**What needs to be done**
Each line below from the one containing "assign ready = !empty;" through the one containing "assign vld = vld_r && !granted;" should be output exactly as it stands, and no other line should appear.
____ Data extract
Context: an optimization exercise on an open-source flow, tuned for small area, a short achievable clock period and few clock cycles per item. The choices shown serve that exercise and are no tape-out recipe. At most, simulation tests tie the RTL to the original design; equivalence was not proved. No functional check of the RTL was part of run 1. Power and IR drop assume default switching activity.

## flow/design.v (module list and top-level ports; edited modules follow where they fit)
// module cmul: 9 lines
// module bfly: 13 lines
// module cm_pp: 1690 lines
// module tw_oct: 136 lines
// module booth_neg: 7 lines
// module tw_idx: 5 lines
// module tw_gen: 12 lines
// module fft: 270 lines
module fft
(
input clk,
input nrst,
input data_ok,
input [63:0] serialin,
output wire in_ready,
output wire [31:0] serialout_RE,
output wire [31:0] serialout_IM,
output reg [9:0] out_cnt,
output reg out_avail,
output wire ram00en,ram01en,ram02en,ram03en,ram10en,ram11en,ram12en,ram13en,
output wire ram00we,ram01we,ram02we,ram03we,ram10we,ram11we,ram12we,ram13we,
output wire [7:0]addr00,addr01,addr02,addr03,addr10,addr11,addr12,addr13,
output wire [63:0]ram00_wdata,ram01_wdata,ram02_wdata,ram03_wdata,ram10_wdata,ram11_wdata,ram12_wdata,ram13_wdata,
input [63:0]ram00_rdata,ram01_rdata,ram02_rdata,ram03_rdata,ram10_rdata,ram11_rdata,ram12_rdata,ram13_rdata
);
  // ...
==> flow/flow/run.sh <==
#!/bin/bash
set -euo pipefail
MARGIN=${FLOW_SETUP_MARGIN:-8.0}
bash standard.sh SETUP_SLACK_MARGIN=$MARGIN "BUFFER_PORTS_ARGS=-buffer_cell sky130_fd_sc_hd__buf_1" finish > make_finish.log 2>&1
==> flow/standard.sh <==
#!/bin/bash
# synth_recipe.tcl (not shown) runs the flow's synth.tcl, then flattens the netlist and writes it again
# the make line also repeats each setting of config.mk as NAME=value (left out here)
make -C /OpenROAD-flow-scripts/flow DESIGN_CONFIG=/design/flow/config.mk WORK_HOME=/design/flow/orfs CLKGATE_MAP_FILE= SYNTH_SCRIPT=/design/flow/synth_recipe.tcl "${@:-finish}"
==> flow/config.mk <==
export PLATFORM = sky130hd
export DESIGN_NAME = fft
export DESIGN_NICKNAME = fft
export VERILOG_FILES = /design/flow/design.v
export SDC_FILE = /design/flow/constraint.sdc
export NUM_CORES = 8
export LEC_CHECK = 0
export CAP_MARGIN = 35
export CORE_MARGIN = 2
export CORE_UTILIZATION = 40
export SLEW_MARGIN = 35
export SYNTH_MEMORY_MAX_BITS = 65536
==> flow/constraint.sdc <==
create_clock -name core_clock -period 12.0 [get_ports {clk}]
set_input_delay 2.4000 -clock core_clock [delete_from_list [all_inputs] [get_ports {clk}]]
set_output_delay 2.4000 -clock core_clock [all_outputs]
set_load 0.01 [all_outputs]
________
____ Data extract
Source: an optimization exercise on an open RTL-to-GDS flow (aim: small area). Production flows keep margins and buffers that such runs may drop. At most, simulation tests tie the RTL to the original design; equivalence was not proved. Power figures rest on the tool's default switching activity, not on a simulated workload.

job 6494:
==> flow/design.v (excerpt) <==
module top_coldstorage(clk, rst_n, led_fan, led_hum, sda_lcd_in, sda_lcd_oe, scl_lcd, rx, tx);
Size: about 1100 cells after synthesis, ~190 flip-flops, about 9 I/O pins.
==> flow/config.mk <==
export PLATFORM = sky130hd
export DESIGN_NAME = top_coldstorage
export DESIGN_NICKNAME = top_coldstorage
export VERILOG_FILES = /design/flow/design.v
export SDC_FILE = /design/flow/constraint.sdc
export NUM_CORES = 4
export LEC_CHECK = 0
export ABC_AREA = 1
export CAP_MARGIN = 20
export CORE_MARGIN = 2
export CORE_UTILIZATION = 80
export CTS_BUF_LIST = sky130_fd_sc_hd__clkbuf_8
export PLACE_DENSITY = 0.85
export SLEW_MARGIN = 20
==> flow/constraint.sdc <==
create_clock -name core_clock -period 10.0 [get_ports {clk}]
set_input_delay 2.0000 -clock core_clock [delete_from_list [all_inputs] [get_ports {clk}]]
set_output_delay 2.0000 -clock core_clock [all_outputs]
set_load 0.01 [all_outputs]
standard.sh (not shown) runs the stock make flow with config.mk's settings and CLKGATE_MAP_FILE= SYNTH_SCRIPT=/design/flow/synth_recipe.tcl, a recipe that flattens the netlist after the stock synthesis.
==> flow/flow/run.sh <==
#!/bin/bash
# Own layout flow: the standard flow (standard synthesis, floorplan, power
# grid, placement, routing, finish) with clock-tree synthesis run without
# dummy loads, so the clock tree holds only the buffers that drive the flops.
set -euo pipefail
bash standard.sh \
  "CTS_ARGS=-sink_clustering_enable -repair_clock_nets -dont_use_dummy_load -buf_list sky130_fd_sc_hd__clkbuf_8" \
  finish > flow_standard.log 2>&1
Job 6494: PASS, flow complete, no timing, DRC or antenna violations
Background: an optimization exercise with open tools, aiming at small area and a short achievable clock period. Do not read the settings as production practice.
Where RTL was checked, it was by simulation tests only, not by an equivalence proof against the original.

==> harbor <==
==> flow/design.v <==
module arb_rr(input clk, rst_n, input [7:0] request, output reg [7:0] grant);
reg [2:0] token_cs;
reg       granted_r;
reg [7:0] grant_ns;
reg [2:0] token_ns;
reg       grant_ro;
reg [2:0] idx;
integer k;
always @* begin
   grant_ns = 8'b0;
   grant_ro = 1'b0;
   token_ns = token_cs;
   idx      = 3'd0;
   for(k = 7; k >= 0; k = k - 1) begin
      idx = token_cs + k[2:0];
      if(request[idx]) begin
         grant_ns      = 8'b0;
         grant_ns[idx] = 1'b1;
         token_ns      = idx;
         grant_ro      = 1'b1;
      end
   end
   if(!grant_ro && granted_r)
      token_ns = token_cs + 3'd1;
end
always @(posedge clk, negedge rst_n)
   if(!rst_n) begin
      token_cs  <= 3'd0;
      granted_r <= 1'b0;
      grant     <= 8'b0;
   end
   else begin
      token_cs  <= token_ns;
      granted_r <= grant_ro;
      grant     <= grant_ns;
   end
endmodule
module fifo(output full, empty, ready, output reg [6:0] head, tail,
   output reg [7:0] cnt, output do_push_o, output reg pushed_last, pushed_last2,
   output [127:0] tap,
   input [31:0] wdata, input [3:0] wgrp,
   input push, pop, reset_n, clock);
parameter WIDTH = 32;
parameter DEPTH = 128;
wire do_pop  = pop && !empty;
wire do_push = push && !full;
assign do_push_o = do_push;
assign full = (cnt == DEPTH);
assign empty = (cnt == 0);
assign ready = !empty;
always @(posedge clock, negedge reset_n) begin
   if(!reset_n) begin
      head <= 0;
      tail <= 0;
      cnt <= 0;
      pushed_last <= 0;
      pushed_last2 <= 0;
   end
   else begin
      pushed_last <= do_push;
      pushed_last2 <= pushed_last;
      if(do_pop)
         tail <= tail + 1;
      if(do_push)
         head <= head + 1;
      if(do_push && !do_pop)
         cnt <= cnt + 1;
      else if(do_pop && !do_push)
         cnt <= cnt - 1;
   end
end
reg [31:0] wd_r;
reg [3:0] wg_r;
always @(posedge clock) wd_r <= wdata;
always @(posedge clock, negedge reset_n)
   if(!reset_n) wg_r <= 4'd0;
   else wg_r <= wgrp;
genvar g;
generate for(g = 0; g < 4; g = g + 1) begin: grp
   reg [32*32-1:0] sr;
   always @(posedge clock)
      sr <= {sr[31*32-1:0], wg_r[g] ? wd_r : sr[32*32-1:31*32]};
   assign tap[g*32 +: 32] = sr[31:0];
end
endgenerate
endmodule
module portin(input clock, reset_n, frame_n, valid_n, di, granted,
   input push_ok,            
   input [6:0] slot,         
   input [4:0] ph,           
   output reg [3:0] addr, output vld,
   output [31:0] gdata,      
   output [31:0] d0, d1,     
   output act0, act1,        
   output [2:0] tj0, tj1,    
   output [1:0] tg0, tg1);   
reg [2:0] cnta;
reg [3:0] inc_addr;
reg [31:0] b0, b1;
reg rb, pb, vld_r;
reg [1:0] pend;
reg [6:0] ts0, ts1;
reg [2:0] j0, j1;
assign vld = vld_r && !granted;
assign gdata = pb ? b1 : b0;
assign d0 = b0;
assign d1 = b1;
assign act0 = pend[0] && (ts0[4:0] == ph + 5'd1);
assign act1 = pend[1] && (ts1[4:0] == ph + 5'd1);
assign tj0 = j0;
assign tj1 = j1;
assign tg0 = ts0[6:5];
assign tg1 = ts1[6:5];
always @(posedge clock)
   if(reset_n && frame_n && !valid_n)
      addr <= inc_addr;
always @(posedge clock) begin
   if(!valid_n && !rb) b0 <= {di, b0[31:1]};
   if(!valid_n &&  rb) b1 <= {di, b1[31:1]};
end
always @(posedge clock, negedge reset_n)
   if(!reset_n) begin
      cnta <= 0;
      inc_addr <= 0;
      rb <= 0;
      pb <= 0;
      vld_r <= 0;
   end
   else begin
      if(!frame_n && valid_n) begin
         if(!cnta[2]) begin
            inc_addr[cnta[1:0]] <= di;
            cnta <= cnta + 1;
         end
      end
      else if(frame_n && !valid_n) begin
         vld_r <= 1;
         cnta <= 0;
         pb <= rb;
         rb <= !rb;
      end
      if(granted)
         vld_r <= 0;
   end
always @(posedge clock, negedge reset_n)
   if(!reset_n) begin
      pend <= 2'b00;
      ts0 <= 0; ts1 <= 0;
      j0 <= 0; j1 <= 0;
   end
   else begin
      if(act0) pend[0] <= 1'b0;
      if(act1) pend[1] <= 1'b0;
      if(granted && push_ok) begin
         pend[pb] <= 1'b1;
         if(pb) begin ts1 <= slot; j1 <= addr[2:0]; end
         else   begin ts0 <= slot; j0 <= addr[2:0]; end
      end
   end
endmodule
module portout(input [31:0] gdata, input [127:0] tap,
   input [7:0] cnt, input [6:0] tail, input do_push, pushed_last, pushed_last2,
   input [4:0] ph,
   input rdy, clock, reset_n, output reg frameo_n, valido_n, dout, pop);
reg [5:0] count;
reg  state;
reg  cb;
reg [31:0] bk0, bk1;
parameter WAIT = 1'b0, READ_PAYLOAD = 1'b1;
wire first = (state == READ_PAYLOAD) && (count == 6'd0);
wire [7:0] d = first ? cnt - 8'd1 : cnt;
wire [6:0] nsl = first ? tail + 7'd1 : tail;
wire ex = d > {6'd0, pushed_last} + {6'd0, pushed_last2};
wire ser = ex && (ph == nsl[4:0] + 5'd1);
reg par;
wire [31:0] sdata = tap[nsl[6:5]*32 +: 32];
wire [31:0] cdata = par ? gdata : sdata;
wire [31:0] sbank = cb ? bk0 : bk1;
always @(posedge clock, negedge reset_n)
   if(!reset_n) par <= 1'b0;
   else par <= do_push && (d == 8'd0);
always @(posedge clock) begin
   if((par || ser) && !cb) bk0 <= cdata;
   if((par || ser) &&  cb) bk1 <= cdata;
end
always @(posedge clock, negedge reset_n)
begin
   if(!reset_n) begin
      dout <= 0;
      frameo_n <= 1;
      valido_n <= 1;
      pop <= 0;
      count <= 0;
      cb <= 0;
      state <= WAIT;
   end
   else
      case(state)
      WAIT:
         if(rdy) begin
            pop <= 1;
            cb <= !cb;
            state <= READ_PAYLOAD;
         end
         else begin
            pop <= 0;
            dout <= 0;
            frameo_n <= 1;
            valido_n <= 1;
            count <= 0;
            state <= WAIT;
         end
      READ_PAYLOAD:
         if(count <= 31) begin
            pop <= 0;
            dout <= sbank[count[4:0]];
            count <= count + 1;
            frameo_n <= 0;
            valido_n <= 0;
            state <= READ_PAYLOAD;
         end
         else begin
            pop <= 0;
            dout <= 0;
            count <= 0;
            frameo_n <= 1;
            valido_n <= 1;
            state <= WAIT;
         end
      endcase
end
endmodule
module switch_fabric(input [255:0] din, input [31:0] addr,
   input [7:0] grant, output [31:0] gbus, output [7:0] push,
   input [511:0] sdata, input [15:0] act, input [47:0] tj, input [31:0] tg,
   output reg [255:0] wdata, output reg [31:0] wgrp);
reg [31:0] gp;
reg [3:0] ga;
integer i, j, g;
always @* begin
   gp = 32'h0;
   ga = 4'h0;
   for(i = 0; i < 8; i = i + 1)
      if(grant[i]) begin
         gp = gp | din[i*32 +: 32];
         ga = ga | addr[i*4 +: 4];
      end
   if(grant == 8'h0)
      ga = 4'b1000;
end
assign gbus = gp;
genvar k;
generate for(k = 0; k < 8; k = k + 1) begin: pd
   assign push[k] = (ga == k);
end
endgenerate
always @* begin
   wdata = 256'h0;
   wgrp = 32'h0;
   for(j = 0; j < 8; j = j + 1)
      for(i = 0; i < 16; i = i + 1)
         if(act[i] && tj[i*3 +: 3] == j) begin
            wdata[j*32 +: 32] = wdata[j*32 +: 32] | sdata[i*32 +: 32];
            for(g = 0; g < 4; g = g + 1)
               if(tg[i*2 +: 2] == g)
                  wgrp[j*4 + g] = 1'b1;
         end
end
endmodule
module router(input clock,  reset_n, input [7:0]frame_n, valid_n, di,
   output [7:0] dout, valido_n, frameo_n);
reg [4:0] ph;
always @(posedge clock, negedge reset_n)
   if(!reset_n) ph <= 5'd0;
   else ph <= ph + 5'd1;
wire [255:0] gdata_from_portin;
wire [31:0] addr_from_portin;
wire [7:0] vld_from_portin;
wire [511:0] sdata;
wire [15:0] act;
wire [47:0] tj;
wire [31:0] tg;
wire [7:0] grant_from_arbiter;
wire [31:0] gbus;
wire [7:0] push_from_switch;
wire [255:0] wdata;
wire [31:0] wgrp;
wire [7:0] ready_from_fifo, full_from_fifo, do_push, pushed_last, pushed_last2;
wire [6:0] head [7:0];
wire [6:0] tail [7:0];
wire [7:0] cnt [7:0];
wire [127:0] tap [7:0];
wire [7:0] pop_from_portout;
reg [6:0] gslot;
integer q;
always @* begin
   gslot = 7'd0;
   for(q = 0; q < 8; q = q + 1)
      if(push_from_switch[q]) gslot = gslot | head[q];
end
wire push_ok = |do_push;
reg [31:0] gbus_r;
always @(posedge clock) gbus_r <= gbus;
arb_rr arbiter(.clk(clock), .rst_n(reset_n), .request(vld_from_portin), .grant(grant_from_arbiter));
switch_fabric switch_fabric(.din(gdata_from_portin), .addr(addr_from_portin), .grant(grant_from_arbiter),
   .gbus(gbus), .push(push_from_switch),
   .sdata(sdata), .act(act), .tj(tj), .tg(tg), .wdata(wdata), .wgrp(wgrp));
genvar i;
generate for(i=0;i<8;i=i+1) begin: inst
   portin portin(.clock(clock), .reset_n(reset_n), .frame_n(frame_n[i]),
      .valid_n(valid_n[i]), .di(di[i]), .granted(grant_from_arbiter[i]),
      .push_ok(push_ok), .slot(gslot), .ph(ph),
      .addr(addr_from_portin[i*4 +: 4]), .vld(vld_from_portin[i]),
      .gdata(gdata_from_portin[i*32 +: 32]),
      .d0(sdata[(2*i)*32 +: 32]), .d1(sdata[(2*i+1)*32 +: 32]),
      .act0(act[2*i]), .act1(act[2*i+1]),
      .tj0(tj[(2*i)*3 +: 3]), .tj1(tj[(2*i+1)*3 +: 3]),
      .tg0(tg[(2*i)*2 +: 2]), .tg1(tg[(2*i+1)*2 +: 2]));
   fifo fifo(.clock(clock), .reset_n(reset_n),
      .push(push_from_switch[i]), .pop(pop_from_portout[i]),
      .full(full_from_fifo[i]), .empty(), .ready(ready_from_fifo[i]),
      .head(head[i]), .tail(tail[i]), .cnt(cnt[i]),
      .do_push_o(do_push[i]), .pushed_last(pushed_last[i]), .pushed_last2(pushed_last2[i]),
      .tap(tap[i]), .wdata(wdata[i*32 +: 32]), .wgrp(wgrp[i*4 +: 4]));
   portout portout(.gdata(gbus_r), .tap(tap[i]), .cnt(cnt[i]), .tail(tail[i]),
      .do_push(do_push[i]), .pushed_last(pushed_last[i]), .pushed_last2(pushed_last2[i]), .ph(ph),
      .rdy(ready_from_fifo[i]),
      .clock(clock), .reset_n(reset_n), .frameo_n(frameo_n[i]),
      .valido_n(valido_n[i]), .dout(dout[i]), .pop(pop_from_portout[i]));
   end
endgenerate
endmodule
________
____ Data extract
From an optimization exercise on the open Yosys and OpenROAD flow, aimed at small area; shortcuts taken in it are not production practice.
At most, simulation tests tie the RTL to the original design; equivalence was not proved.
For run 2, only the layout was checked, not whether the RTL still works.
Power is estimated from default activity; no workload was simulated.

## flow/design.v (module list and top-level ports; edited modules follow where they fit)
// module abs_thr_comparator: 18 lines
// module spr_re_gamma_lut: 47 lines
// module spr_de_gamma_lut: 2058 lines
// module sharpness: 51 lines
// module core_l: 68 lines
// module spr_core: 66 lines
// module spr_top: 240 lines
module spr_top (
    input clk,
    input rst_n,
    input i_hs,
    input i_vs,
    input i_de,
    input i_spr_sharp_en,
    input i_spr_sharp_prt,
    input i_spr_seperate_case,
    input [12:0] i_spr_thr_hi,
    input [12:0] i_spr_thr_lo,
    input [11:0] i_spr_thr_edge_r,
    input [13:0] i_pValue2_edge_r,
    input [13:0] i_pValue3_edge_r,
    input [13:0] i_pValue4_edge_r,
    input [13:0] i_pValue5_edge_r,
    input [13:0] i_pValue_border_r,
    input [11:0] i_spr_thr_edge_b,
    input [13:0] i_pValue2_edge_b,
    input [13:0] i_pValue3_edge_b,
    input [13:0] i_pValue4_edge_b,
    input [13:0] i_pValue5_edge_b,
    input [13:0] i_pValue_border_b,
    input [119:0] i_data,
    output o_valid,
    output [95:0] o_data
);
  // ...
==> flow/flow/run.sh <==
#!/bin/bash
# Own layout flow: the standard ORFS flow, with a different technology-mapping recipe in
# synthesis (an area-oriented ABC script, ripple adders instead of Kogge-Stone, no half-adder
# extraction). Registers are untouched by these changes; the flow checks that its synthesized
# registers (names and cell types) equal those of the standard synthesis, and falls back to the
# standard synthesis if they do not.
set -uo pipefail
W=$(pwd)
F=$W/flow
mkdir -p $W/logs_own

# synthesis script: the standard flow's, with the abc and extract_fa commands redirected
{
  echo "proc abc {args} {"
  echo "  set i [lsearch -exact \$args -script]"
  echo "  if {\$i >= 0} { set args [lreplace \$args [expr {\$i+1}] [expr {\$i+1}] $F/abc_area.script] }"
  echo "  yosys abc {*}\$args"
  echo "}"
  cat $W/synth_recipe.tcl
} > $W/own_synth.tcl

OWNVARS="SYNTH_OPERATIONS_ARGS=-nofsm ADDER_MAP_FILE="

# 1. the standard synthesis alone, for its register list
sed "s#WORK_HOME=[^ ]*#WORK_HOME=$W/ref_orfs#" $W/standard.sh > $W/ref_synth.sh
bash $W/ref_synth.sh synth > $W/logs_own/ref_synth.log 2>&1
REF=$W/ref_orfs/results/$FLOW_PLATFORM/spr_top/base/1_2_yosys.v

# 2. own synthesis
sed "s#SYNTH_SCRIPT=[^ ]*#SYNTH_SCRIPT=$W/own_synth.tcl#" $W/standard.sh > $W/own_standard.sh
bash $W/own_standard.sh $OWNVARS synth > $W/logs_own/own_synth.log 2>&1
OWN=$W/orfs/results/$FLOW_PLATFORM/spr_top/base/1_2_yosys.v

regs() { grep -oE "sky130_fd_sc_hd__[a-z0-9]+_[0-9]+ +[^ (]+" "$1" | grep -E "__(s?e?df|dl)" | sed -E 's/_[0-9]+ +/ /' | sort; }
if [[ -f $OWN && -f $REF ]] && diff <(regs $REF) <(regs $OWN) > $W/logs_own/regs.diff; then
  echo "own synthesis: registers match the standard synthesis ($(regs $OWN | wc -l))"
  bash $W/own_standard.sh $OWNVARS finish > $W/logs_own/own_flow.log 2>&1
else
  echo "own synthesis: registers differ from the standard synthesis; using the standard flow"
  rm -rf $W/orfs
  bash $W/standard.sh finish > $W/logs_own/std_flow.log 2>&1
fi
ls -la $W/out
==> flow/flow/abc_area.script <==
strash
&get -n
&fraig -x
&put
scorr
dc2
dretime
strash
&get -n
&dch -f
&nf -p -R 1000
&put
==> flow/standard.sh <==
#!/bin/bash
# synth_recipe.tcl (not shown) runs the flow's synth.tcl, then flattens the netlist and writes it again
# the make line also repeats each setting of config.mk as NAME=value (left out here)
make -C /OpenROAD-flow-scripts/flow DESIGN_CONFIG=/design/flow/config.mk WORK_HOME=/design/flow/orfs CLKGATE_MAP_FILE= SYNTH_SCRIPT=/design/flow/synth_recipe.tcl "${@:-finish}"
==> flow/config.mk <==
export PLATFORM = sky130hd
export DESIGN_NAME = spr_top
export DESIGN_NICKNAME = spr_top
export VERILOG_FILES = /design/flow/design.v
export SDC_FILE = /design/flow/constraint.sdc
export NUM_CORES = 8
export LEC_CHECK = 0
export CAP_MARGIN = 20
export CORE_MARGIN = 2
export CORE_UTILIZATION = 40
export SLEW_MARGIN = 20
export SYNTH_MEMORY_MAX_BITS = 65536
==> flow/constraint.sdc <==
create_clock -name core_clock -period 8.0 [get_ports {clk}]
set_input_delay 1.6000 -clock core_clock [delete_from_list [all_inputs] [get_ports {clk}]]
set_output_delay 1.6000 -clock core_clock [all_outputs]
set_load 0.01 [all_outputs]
________
**Task output**
assign ready = !empty;
always @(posedge clock, negedge reset_n) begin
   if(!reset_n) begin
      head <= 0;
      tail <= 0;
      cnt <= 0;
      pushed_last <= 0;
      pushed_last2 <= 0;
   end
   else begin
      pushed_last <= do_push;
      pushed_last2 <= pushed_last;
      if(do_pop)
         tail <= tail + 1;
      if(do_push)
         head <= head + 1;
      if(do_push && !do_pop)
         cnt <= cnt + 1;
      else if(do_pop && !do_push)
         cnt <= cnt - 1;
   end
end
reg [31:0] wd_r;
reg [3:0] wg_r;
always @(posedge clock) wd_r <= wdata;
always @(posedge clock, negedge reset_n)
   if(!reset_n) wg_r <= 4'd0;
   else wg_r <= wgrp;
genvar g;
generate for(g = 0; g < 4; g = g + 1) begin: grp
   reg [32*32-1:0] sr;
   always @(posedge clock)
      sr <= {sr[31*32-1:0], wg_r[g] ? wd_r : sr[32*32-1:31*32]};
   assign tap[g*32 +: 32] = sr[31:0];
end
endgenerate
endmodule
module portin(input clock, reset_n, frame_n, valid_n, di, granted,
   input push_ok,            
   input [6:0] slot,         
   input [4:0] ph,           
   output reg [3:0] addr, output vld,
   output [31:0] gdata,      
   output [31:0] d0, d1,     
   output act0, act1,        
   output [2:0] tj0, tj1,    
   output [1:0] tg0, tg1);   
reg [2:0] cnta;
reg [3:0] inc_addr;
reg [31:0] b0, b1;
reg rb, pb, vld_r;
reg [1:0] pend;
reg [6:0] ts0, ts1;
reg [2:0] j0, j1;
assign vld = vld_r && !granted;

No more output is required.